上述のGC-MS分析は、以下の通り、行われる。最初に、ポリエステル組成物が、長さ30m、内径250μm及びフィルム厚さ0.25μmのZB-1キャピラリーカラムに装填される。次に、GC分析が、以下の条件:100%ジメチルポリシロキサンの固定相、流速1.8ml/分のヘリウムのキャリアガス、50℃で5分間、10℃/分の速度での50℃から330℃への昇温、330℃で27分間の連続の段階的温度、入口温度350℃、電子エネルギー70eV(電子ボルト)、イオン源温度250℃、四重極質量フィルターの使用、界面温度340℃、29.0m/z~900m/zの質量スキャン範囲、及び1.5分間の溶媒遅延時間で行われる。

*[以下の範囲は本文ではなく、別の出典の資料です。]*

### src/rtl/irq_ctrl_reg.sv
module irq_ctrl_reg (
  input  logic clk,
  input  logic rst,
  input  logic cfg_done_i,
  input  logic mask_we_i,
  input  logic mask_wbit_i,
  output logic mask_o,
  output logic armed_o
);
  always_ff @(posedge clk) begin
    if (rst) begin
      mask_o  <= 1'b0;
      armed_o <= 1'b0;
    end else begin
      if (cfg_done_i) armed_o <= 1'b1;
      if (mask_we_i)  mask_o  <= mask_wbit_i;
    end
  end

  // arming is permanent
  p_arm_sticky_r3: assert property (@(posedge clk) disable iff (rst)
    armed_o |=> armed_o);
  // the mask holds without a write
  p_mask_hold_r5: assert property (@(posedge clk) disable iff (rst)
    !mask_we_i |=> $stable(mask_o));
endmodule

### src/rtl/irq_line_drv.sv
module irq_line_drv (
  input  logic clk,
  input  logic rst,
  input  logic armed_i,
  input  logic mask_i,
  input  logic pending_i,
  output logic irq_n_o
);
  logic assert_req;

  always_comb assert_req = pending_i & ~mask_i;

  always_ff @(posedge clk) begin
    if (rst)
      irq_n_o <= 1'b0;
    else
      irq_n_o <= armed_i & ~assert_req;
  end

  // line parked low until armed
  p_low_until_armed_r2: assert property (@(posedge clk) disable iff (rst)
    !armed_i |=> !irq_n_o);
  // a masked, armed block keeps the line released
  p_masked_high_r5: assert property (@(posedge clk) disable iff (rst)
    (armed_i && mask_i) |=> irq_n_o);
  // pending and unmasked pulls the line low
  p_pend_low_r4: assert property (@(posedge clk) disable iff (rst)
    (armed_i && !mask_i && pending_i) |=> !irq_n_o);
endmodule

### src/rtl/host_irq_ctrl.sv
module host_irq_ctrl #(
  parameter int NUM_SRC = 8,
  parameter int DATA_W  = 8,
  parameter int ADDR_W  = 1
) (
  input  logic               clk,
  input  logic               rst,
  input  logic               cfg_done,
  input  logic [NUM_SRC-1:0] evt_in,
  input  logic               host_rd,
  input  logic               host_wr,
  input  logic [ADDR_W-1:0]  host_addr,
  input  logic               host_wbit,
  output logic [DATA_W-1:0]  host_rdata,
  output logic               irq_n
);
  import host_irq_pkg::*;

  localparam logic [ADDR_W-1:0] A_STATUS = ADDR_W'(REG_STATUS);
  localparam logic [ADDR_W-1:0] A_MASK   = ADDR_W'(REG_MASK);

  logic [NUM_SRC-1:0] status;
  logic               mask_q;
  logic               armed_q;
  logic               rd_status;
  logic               wr_mask;
  logic [DATA_W-1:0]  rd_word;

  always_comb begin
    rd_status = host_rd && (host_addr == A_STATUS);
    wr_mask   = host_wr && (host_addr == A_MASK);
  end

  irq_pend_store #(.NUM_SRC(NUM_SRC)) u_pend (
    .clk      (clk),
    .rst      (rst),
    .evt_i    (evt_in),
    .rd_clr_i (rd_status),
    .status_o (status)
  );

  irq_ctrl_reg u_ctrl (
    .clk         (clk),
    .rst         (rst),
    .cfg_done_i  (cfg_done),
    .mask_we_i   (wr_mask),
    .mask_wbit_i (host_wbit),
    .mask_o      (mask_q),
    .armed_o     (armed_q)
  );

  irq_line_drv u_line (
    .clk       (clk),
    .rst       (rst),
    .armed_i   (armed_q),
    .mask_i    (mask_q),
    .pending_i (|status),
    .irq_n_o   (irq_n)
  );

  always_comb begin
    rd_word = '0;
    if (host_addr == A_STATUS)
      rd_word[NUM_SRC-1:0] = status;
    else if (host_addr == A_MASK)
      rd_word[0] = mask_q;
  end

  always_ff @(posedge clk) begin
    if (rst)
      host_rdata <= '0;
    else if (host_rd)
      host_rdata <= rd_word;
  end

  // reset leaves the line low and read data empty
  p_reset_state_r1: assert property (@(posedge clk)
    rst |=> (!irq_n && host_rdata == '0));
  // a mask-address read never clears pending bits
  p_mask_read_keeps_r9: assert property (@(posedge clk) disable iff (rst)
    (host_rd && host_addr == A_MASK) |=> ((status & $past(status)) == $past(status)));
endmodule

前処理したサンプルを、長さ30m、内径250μm及びフィルム厚さ0.25μmのZB-1キャピラリーカラムに装填する。続いて、サンプルをガスクロマトグラフ質量分析計(モデル:QP 2020,株式会社島津製作所)を用いて分析する。100%ジメチルポリシロキサンを固定相として用い、流速1.8ml/分のヘリウムをキャリアガスとして用い、50℃で5分間、10℃/分の速度での50℃から330℃への昇温、330℃で27分間の連続の段階的温度を行う。その後、GC-MS分析を、以下の条件:入口温度350℃、電子エネルギー70eV(電子ボルト)、イオン源温度250℃、四重極質量フィルターの使用、界面温度340℃、29.0m/z~900m/zの質量スキャン範囲、及び1.5分間の溶媒遅延時間で、行われる。